The sixth Friday the 13th took a similar route, alternating badly between rampant violence and awkward slapstick. The title sequence emulates Jason doing the gun-barrel walk-on bit from James Bond. The next thing you know, Jason's killing people whose faces make bloody smiley imprints on hard surfaces.
The Worst Offender:
Child's Play. It's true that a story about a serial-killing doll is hard to pass off as a genuinely spine-chilling tale. But, there's a fine line here between a "so over the top that it's kind of awesome" B-horror movie, and something like 1998's Bride of Chucky and 2004's Seed of Chucky, which are so ridiculously self-aware that they're bashing you over the head with the kind of "LAUGH, DAMMIT!!!" desperation you usually only see in really bad comedies.
We don't have anything against dick jokes per se--they put bread on the table here at Cracked--but Bride of Chucky took the dick joke to horrifying new levels. The writers make constant references to Chucky's "wood" ("I thought you were made of plastic!") and as for the doll-fucking scenes, we'll let you research those on your own time.
Yes, that is a baster full of puppet semen.
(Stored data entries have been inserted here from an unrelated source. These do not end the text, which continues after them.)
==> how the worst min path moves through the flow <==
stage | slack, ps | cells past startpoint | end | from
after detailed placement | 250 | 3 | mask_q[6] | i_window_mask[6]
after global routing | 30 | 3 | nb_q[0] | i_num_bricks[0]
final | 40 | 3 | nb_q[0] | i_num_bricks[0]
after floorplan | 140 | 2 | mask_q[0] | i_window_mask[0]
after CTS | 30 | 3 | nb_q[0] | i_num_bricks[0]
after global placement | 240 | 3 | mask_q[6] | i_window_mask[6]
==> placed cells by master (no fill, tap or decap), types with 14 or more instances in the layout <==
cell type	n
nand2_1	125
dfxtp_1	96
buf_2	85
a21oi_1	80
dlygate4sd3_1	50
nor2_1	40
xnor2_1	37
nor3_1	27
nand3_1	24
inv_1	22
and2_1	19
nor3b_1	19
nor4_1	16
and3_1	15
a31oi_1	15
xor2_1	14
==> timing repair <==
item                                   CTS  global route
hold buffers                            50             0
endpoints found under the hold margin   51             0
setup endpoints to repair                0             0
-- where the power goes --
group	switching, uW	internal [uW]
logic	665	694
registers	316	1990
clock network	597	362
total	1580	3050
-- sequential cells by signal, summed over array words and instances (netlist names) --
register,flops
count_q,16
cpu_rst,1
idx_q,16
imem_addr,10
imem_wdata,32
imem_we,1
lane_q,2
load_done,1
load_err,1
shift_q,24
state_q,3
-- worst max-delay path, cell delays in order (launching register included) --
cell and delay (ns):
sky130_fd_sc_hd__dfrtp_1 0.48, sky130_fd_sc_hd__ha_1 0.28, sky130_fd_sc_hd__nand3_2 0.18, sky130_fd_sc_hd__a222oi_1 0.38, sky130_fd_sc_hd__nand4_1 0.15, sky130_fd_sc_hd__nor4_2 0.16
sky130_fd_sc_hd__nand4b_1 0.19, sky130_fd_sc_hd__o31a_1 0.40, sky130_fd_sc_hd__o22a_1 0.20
[config.mk]
export PLATFORM = sky130hd
export DESIGN_NAME = vga_rtc_overlay
export DESIGN_NICKNAME = d
export VERILOG_FILES = /design/src/rtl/vga_rtc_pkg.sv /design/src/rtl/blink_timer.sv /design/src/rtl/vga_rtc_overlay.sv
export SDC_FILE = /design/constraint.sdc
export NUM_CORES = 1
export LEC_CHECK = 0
export ABC_AREA = 1
export CORE_ASPECT_RATIO = 0.75
export CORE_UTILIZATION = 45
export DETAILED_ROUTE_END_ITERATION = 8
export PLACE_DENSITY = 0.87
export SLEW_MARGIN = 5
export SYNTH_ARGS = -nofsm -noshare
export SYNTH_HDL_FRONTEND = slang
export SYNTH_SLANG_ARGS = --single-unit
[constraint.sdc]
create_clock -name clk -period 2.85 [get_ports clk]
set_input_delay 0.57 -clock clk [delete_from_list [all_inputs] [get_ports clk]]
set_output_delay 0.57 -clock clk [all_outputs]
set_load 0.1 [all_outputs]
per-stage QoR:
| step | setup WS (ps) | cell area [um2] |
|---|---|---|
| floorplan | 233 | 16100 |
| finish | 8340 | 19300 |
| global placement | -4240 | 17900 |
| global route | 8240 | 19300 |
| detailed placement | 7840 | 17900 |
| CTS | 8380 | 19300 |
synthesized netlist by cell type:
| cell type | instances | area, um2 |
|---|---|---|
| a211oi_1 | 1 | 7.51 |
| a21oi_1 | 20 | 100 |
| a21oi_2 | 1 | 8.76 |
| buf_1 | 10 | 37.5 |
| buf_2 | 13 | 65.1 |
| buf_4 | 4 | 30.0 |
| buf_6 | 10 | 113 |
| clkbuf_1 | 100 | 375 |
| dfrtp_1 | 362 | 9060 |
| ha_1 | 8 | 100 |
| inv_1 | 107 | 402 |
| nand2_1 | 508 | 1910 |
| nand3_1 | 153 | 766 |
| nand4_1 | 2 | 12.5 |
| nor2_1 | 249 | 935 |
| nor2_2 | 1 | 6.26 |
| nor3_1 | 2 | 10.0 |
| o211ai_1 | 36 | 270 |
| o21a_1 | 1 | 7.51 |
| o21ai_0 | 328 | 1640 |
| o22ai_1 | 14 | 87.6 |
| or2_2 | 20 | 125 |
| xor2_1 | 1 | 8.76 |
### src/rtl/arm_pipe_pkg.sv
// Shared decode definitions for the ARM-style pipeline: shifter operand type
// codes, instruction field positions, and the decoded control record layout.
package arm_pipe_pkg;

   typedef enum logic [2:0] {
      SH_DP_IMM_SHIFT = 3'b000,
      SH_DP_IMM       = 3'b001,
      SH_LS_IMM       = 3'b010,
      SH_LS_REG       = 3'b011,
      SH_ILLEGAL      = 3'b111
   } sh_type_t;

   // Occupancy encoding is {main_valid, skid_valid}; 2'b01 is never produced.
   typedef enum logic [1:0] {
      EMPTY = 2'b00,
      FULL1 = 2'b10,
      FULL2 = 2'b11
   } occ_state_t;

   localparam int unsigned INSTR_W   = 32;
   localparam int unsigned COND_LSB  = 28;
   localparam int unsigned CLASS_LSB = 25;
   localparam int unsigned OPC_LSB   = 21;
   localparam int unsigned S_BIT     = 20;
   localparam int unsigned RD_LSB    = 12;
   localparam int unsigned SHIFT_W   = 12;
   localparam int unsigned REGSH_BIT = 4;

   typedef struct packed {
      logic [SHIFT_W-1:0] shift;
      logic [2:0]         sh_type;
      logic [3:0]         opcode;
      logic               s;
      logic [3:0]         rd;
      logic [3:0]         cond;
      logic               illegal;
   } id_ctrl_t;

   localparam int unsigned CTRL_W = $bits(id_ctrl_t);

endpackage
Construction workers know that there's only so much damage a structure can take before you have to knock the building down and put up a new one. This same logic applies to movie franchises. After the sequels go into the double digits and run the gamut of aforementioned tropes, the time has ultimately come for a reboot, otherwise known as the "Ol' Fuck It, Let's Start Again."
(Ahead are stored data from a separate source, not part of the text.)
## src/rtl/fifo_rr_ctrl.sv

```systemverilog
// Round-robin write arbiter and occupancy tracker in front of a flagless FIFO.
// FIFO read data doubles as the output register of a zero-bubble valid/ready stream.
module fifo_rr_ctrl #(
    parameter int unsigned N_REQ      = 4,
    parameter int unsigned DATA_WIDTH = 32,
    parameter int unsigned DEPTH      = 16,
    parameter int unsigned ID_W       = (N_REQ > 1) ? $clog2(N_REQ) : 1
) (
    input  logic                          clk,
    input  logic                          rst,
    input  logic [N_REQ-1:0]              in_valid,
    input  logic [N_REQ*DATA_WIDTH-1:0]   in_data,
    output logic [N_REQ-1:0]              in_ready,
    output logic                          fifo_wr_en,
    output logic [ID_W+DATA_WIDTH-1:0]    fifo_wdata,
    output logic                          fifo_rd_en,
    input  logic [ID_W+DATA_WIDTH-1:0]    fifo_rdata,
    output logic                          out_valid,
    input  logic                          out_ready,
    output logic [DATA_WIDTH-1:0]         out_data,
    output logic [ID_W-1:0]               out_src,
    output logic [$clog2(DEPTH+1)-1:0]    count,
    output logic                          full,
    output logic                          empty
);

    localparam int unsigned CNT_W = $clog2(DEPTH + 1);

    logic [CNT_W-1:0] count_q, count_d;
    logic             out_valid_q, out_valid_d;
    logic [ID_W-1:0]  ptr_q, ptr_d;

    logic [ID_W-1:0]       winner;
    logic [ID_W-1:0]       idx;
    logic                  found;
    logic [DATA_WIDTH-1:0] data_arr [N_REQ];

    for (genvar g = 0; g < N_REQ; g++) begin : g_unpack
        assign data_arr[g] = in_data[g*DATA_WIDTH +: DATA_WIDTH];
    end

    // Priority starts just after the last winner and wraps around.
    always_comb begin
        found  = 1'b0;
        winner = ptr_q;
        idx    = ptr_q;
        for (int unsigned k = 1; k <= N_REQ; k++) begin
            idx = ID_W'((32'(ptr_q) + k) % N_REQ);
            if (!found && in_valid[idx]) begin
                found  = 1'b1;
                winner = idx;
            end
        end
    end

    assign full  = (count_q == CNT_W'(DEPTH));
    assign empty = (count_q == '0);
    assign count = count_q;

    // No full-bypass: keeps out_ready off the in_ready path.
    assign fifo_wr_en = !rst && found && !full;
    assign fifo_wdata = {winner, data_arr[winner]};
    assign fifo_rd_en = !rst && !empty && (!out_valid_q || out_ready);

    always_comb begin
        in_ready = '0;
        if (fifo_wr_en) begin
            in_ready[winner] = 1'b1;
        end
    end

    assign out_valid = out_valid_q;
    assign out_data  = fifo_rdata[DATA_WIDTH-1:0];
    assign out_src   = fifo_rdata[ID_W+DATA_WIDTH-1 -: ID_W];

    always_comb begin
        count_d     = count_q;
        out_valid_d = out_valid_q;
        ptr_d       = ptr_q;
        if (fifo_wr_en && !fifo_rd_en) begin
            count_d = count_q + 1'b1;
        end else if (!fifo_wr_en && fifo_rd_en) begin
            count_d = count_q - 1'b1;
        end
        if (fifo_rd_en) begin
            out_valid_d = 1'b1;
        end else if (out_ready) begin
            out_valid_d = 1'b0;
        end
        if (fifo_wr_en) begin
            ptr_d = winner;
        end
    end

    always_ff @(posedge clk) begin
        if (rst) begin
            count_q     <= '0;
            out_valid_q <= 1'b0;
            ptr_q       <= ID_W'(N_REQ - 1);
        end else begin
            count_q     <= count_d;
            out_valid_q <= out_valid_d;
            ptr_q       <= ptr_d;
        end
    end

    a_count_bound: assert property (@(posedge clk) disable iff (rst) count_q <= CNT_W'(DEPTH));

endmodule

```

## config.mk

```make
export PLATFORM = sky130hd
export DESIGN_NAME = fifo_rr_ctrl
export DESIGN_NICKNAME = d
export VERILOG_FILES = /design/src/rtl/fifo_rr_ctrl.sv
export SDC_FILE = /design/constraint.sdc
export NUM_CORES = 1
export LEC_CHECK = 0
export ABC_CLOCK_PERIOD_IN_PS = 5400
export CORE_AREA = 2 2 99 101
export DETAILED_ROUTE_END_ITERATION = 8
export DIE_AREA = 0 0 101 103
export GPL_TIMING_DRIVEN = 0
export HOLD_SLACK_MARGIN = 0.03
export PLACE_DENSITY_LB_ADDON = 0.2
export SKIP_CTS_REPAIR_TIMING = 1
export SYNTH_ARGS = -nofsm -noshare
export SYNTH_HDL_FRONTEND = slang
export SYNTH_SLANG_ARGS = --single-unit
```

## constraint.sdc

```tcl
create_clock -name clk -period 5.4 [get_ports clk]
set_input_delay 1.08 -clock clk [delete_from_list [all_inputs] [get_ports clk]]
set_output_delay 1.08 -clock clk [all_outputs]
set_load 0.05 [all_outputs]
```

# --- After elaboration in Yosys (flattened, before gate mapping) ---
# Cells that the tools add are included.
word_totals:
  reg_bits: 8
  in_bits: 169
  output_inout_bits: 82
  elab_cells: 67
op_classes:
  add_sub_neg: 6
  order_cmp: 7
  eq_ne: 1
  n_mux: 26
  n_bitwise: 1
  reduce_logical: 23
op_table:
  columns: ["op", "n"]
  rows:
  - ["binary-select mux 32 bit (select 2 bit)", 1]
  - ["two-way mux 32 bit", 2]
  - ["< comparator 2 x 3 -> 1 bit, second input constant", 5]
  - ["two-way mux 1 bit", 11]
  - ["logical AND 1 bit", 10]
  - ["two-way mux 5 bit", 2]
  - ["logical NOT 1 bit", 9]
  - ["binary-select mux 1 bit (select 2 bit)", 4]
  - ["two-way mux 2 bit", 4]
  - ["adder 5 x 1 -> 5 bit, second input constant", 1]
  - ["== test 5 bit, second input constant", 1]
  - ["logical NOT 5 bit", 1]
  - ["subtractor 5 x 1 -> 5 bit, second input constant", 1]
  - ["adder 2 x 1 -> 2 bit, second input constant", 2]
  - ["adder 2 bit, second input constant", 2]
  - ["two-way mux 4 bit", 1]
  - ["nonzero test 2 bit", 2]
  - [">= comparator 3 bit, second input constant", 1]
  - ["inverter 2 -> 3 bit", 1]
  - ["demux 1 bit (select 2 bit)", 1]
  - [">= comparator 2 x 1 -> 1 bit, second input constant", 1]
  - ["logical OR 1 bit", 1]

# --- Longest topological paths before layout ---
# Gate-level depths: netlist of run 1.
logic_depth:
  depth_word: 19
  depth_mapped: 10
  depth_no_buf: 10

# --- Least setup slack after synthesis of run 1 ---
# Ideal clock, no wire load.
synth_timing:
  path_type: "input-to-reg"
  from: "input port in_valid[1]"
  to: "register count_q[4], in the netlist count[4]"
  setup_ns: 0.121
  arrival_time_ns: 3.827
  required_ns: 5.279
  setup_slack_ns: 1.452
  path_stages: 10
  n_path_buf: 0
  cell_sequence: "nor2_1 > a2bb2o_2 > nor2_1 > ha_1 > inv_1 > fa_1 > a21o_1 > a21oi_1 > mux2i_1 > mux2_2"
synth_via:
  elab_chain_len: 17
  elab_cells_between_ends: 25
  classes_between: "mux (13); reduce/logical (12)"
synth_lines:
  columns: ["element", "line_no", "text"]
  rows:
  - ["from (decl)", "11", "input logic [N_REQ-1:0] in_valid,"]
  - ["binary-select mux 1 bit (select 2 bit)", "49", "if (!found && in_valid[idx]) begin"]
  - ["two-way mux 1 bit (implied by the code)", "49", null]
  - ["two-way mux 1 bit", "49", null]
  - ["logical NOT 1 bit", "49", null]
  - ["logical AND 1 bit", "49", null]
  - ["two-way mux 1 bit", "49", null]
  - ["logical NOT 1 bit", "49", null]
  - ["logical AND 1 bit", "49", null]
  - ["two-way mux 1 bit", "49", null]
  - ["logical NOT 1 bit", "49", null]
  - ["logical AND 1 bit", "49", null]
  - ["two-way mux 1 bit *", "49", null]
  - ["logical AND 1 bit * (2 in a row)", "61", "assign fifo_wr_en = !rst && found && !full;"]
  - ["named net fifo_wr_en", "14", "output logic fifo_wr_en,"]
  - ["logical NOT 1 bit", "82", "end else if (!fifo_wr_en && fifo_rd_en) begin"]
  - ["logical AND 1 bit", "82", null]
  - ["nonzero test 2 bit (no source line)", null, null]
  - ["to (signal assigned)", "101", "count_q <= count_d;"]
  - ["to (decl)", "29", "logic [CNT_W-1:0] count_q, count_d;"]
# Mark *: on every way through the listed nets, which the timed path passes. The rest lies on a longest branch. The select of a mux whose other input is x is not followed.
# A chain may end at the register's enable or synchronous reset.

# --- Worst setup path in the final report of run 1 ---
layout_timing:
  from: "input port in_valid[1]"
  to: "output port fifo_wdata[20]"
layout_via:
  elab_chain_len: 16
  elab_cells_between_ends: 25
  classes_between: "mux (18); bitwise (1); reduce/logical (6)"
layout_lines:
  columns: ["element", "line_no", "text"]
  rows:
  - ["binary-select mux 1 bit (select 2 bit)", "49", null]
  - ["two-way mux 1 bit (implied by the code)", "49", null]
  - ["two-way mux 1 bit", "49", null]
  - ["logical NOT 1 bit", "49", null]
  - ["logical AND 1 bit", "49", null]
  - ["two-way mux 1 bit", "49", null]
  - ["logical NOT 1 bit", "49", null]
  - ["logical AND 1 bit", "49", null]
  - ["two-way mux 1 bit", "49", null]
  - ["logical NOT 1 bit", "49", null]
  - ["logical AND 1 bit", "49", null]
  - ["two-way mux 2 bit *", "49", null]
  - ["inverter 2 -> 3 bit (implied by the code) *", "62", "assign fifo_wdata = {winner, data_arr[winner]};"]
  - ["binary-select mux 32 bit (select 2 bit) *", "62", null]
  - ["two-way mux 32 bit (implied by the code) * (2 in a row)", "62", null]
  - ["to (decl)", "15", "output logic [ID_W+DATA_WIDTH-1:0] fifo_wdata,"]
# Mark *: on every way between the ends. The rest lies on a longest branch, timed or not. The select of a mux whose other input is x is not followed.

==> summary.txt, run 1 <==
EDFF count, synth - 0
Delay-heaviest family, CP - buffers and inverters
GR Util met1 - 0.255
Total grt overflow - 0
1st-iter DRT viols - 155
Hold Path Depth - 2
Layout cells sized above 1 - 0.113
Total Wirelength - 11400 um
Req. time, crit path - 4320 ps
CP max stage delay - 860 ps
Post-Place Cells - 711
Skew final - 1.55 ps
Die area - 0.0104 sq mm
Comb power frac - 0.916
Synth top area cells - a32oi_1, a211oi_1, mux2i_1
FILL cells - 926
Worst hold-check path type - register to register
Top-area cell type share of the netlist area - 0.208
Endpoint, Worst Hold - count[3]
Core Rows - 36
Total number of vias - 3689
Max Root-Sink Buffers - 2
Drt pass-1 iters - 4
Syn Inst Count - 382
Crit path kind - input pin to primary output
Final setup fails - 0
Starting Density - 0.289
GRT Total Usage - 0.200
Commonest cells in the netlist - inv_1, a32oi_1, a211oi_1
Die W - 101 um
Yosys cell types - 36
Worst setup SP type - input pin
Hold_ws - 525 ps
Cell Int Power - 896 uW
Die height - 103 um
Final setup margin - 296 ps
Final Max Slew Viols - 0
Post-synthesis sequential area ratio - 0.0586
Max-slew headroom - 0.427
Ant diodes - 0
Final Non-Filler Cells - 714
Layout Utilization - 0.536
Slowest CP cell - clkdlybuf4s50_1
Port-buffer cells - 215
Status - completed
GPL Wtd Cong - 0.872
Critical path fanouts, max - 10
Leak Pwr - 0.00221 uW
Min-delay src - count[3]
Most Crowded Layer GR - met2
Max H-tree Level - 1
RSZ-0062 raised after global routing - false
R2R cell count - 10
Most frequent CP cell - clkdlybuf4s50_1
Initial antenna violation count - 0
Main synth FF type - dfxtp_1
Pre-CTS setup slack - 276 ps
CTS Root Cell - clkbuf_8
Clock buffers created by TritonCTS - 3
R2R Setup Slk - 2240 ps
Vias per cell - 5.17
Register share of total power - 0.052
Worst vdd ir - 0.379 mV
Period Utilization, post-route - 0.945
Area leader, netlist - a32oi_1
Kind of capture point of the worst setup path - primary output
Synthesized area per cell - 7.15 sq um
Count leader, synth - inv_1
First-pass GRT wire length - 17100 um
CTS clk-pin slew, worst paths - 40 ps
Area growth syn-to-layout - 85.5%
Post-synthesis async set-or-reset flop share - 0
Critical path buffers and inverters - 3
TritonCTS Sinks - 8
Global Route met2 Usage - 0.349
Switching share of power - 0.596
Post-route ant nets - 0
CTS tree - yes
Clock network power share - 0.033
DRC violations left - 0
Max_cap viols - 0
Wire per inst - 16.0 um
Ys Warns - 0
Number of top-level pins - 251
Worst-path cell chain - clkdlybuf4s50_1, o21a_1, o21ai_1, buf_2, a32oi_1, mux2i_1, clkdlybuf4s50_1
Syn Std Cell Area - 0.00273 sq mm
Post-synthesis register bit count - 8
Setup crit start - in_valid[1]
Dpl hpwl - 9060 um
RR Startpoint - count[0]
Post-Syn Nets - 556
Worst reg2reg path endpoint - count[4]
Vias in the first global route - 3559
Worst-Skew Late Latency - 230 ps
Slew @ Worst Pin - 854 ps
CP arrival - 4020 ps
Largest net degree at the start of global routing - 11
Switching pwr - 1320 uW
Met3 Use GR - 0.0407
Achievable Freq - 0.196 GHz
Core Area - 0.00946 sq mm
NumNets Final - 776
Power Density - 437 mW/mm^2
Setup_tns - 0 ps
Final hold vios - 0
Post-layout min period - 5100 ps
Reboots and remakes are different. A remake often works as a loving homage to the original film, whereas a reboot tends to aggressively disown its source material, instantly establishing itself as the new canonical version and asking you to please forget all the prior, shittier films that preceded it.
"Ice to see you!"
There two reasons this is becoming maybe the worst of all of these gimmicks:
One, because it overwhelmingly is the one we're most likely to fall for. Installing a new director, cast and rewinding the timeline to the origin story is somehow supposed to make us forget that all of the creative juice has been squeezed out of the character a decade ago. And we will. The good feelings earned by Batman and Bond reboots have convinced us that somehow you can make Freddy fresh again.
And this leads to the second problem, which is that this will ultimately be more overused than any of the gimmicks mentioned above. In 2003, a Texas Chainsaw Massacre reboot opened the floodgates. Since then, Halloween, Friday the 13th and Children of the Corn have seen reboots, and Hellraiser, Child's Play and the aforementioned A Nightmare on Elm Street have reboots in production. In fact, of all the franchises mentioned in this article, the only one no one will touch is Leprechaun.
Seriously, we'll get word on a Troll reboot any minute now.
The Worst Offender:
Halloween because it's the only franchise that they tried to reboot twice.
1998's Halloween H20 accepted only John Carpenter's first two films as canon and brought back Jamie Lee Curtis for the lead role. Although, the film was actually praised by critics as a return to form, the franchise immediately fucked up again with Halloween Resurrection, which performed abysmally at the box office and killed the franchise a second time.
Almost a decade later, Rob Zombie took another bite of the reboot pie with 2007's hugely successful Halloween. And again, Zombie's 2009 sequel utterly failed to deliver. Yes, even a man whose driver's license reads "Mr. Zombie" could not bring Halloween back from the dead.
Maybe he should call himself Rob Necromancer.